About this exercise: Nothing but the lines holding the string "endpoints" should appear in the answer. Copy them from the entries.

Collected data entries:

----

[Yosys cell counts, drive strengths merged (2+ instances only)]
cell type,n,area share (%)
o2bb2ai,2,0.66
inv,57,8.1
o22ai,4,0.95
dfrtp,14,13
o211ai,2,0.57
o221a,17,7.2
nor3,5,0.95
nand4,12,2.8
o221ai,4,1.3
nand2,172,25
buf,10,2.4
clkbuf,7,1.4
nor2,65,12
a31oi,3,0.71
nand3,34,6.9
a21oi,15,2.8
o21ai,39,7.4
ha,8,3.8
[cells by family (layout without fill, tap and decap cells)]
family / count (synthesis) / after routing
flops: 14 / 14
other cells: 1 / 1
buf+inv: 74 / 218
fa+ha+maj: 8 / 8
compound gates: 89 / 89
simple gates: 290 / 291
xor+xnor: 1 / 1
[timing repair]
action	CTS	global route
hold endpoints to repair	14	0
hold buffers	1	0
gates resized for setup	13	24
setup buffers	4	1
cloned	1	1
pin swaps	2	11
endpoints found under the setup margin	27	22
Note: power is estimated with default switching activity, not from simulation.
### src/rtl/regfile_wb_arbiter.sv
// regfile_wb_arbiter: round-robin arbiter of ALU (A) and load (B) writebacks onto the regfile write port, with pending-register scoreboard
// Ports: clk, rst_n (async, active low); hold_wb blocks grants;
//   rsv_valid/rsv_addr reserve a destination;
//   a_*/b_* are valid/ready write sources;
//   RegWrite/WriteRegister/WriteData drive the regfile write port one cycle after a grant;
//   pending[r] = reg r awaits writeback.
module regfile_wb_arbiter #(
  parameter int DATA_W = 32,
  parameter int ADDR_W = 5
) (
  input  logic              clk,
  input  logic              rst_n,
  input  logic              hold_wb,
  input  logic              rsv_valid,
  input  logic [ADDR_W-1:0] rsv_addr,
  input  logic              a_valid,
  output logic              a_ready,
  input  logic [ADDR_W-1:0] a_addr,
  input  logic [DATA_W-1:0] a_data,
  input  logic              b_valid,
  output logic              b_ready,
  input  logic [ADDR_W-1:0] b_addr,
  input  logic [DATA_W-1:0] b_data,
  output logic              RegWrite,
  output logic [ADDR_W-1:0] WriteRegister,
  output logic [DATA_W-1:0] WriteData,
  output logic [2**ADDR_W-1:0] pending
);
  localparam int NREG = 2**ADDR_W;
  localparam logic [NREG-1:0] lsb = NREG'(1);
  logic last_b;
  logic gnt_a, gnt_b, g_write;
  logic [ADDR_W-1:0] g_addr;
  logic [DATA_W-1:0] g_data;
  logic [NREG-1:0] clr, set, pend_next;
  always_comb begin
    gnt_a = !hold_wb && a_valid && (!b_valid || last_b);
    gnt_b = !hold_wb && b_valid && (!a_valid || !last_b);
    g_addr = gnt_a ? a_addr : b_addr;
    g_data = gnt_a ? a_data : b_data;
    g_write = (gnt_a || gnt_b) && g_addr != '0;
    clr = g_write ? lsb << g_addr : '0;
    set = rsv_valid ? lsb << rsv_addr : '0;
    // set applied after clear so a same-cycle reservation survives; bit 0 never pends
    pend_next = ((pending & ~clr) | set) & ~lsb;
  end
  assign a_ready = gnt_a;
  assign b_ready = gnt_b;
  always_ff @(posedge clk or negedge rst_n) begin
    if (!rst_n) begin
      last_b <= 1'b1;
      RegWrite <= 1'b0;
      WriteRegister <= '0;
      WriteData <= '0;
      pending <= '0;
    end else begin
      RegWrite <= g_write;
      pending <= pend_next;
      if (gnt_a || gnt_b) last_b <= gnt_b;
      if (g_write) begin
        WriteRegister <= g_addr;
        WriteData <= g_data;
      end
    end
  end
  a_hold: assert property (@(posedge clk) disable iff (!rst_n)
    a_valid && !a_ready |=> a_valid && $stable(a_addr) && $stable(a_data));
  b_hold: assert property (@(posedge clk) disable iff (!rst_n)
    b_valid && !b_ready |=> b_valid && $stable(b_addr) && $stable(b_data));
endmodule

----

Result:
hold endpoints to repair	14	0
endpoints found under the setup margin	27	22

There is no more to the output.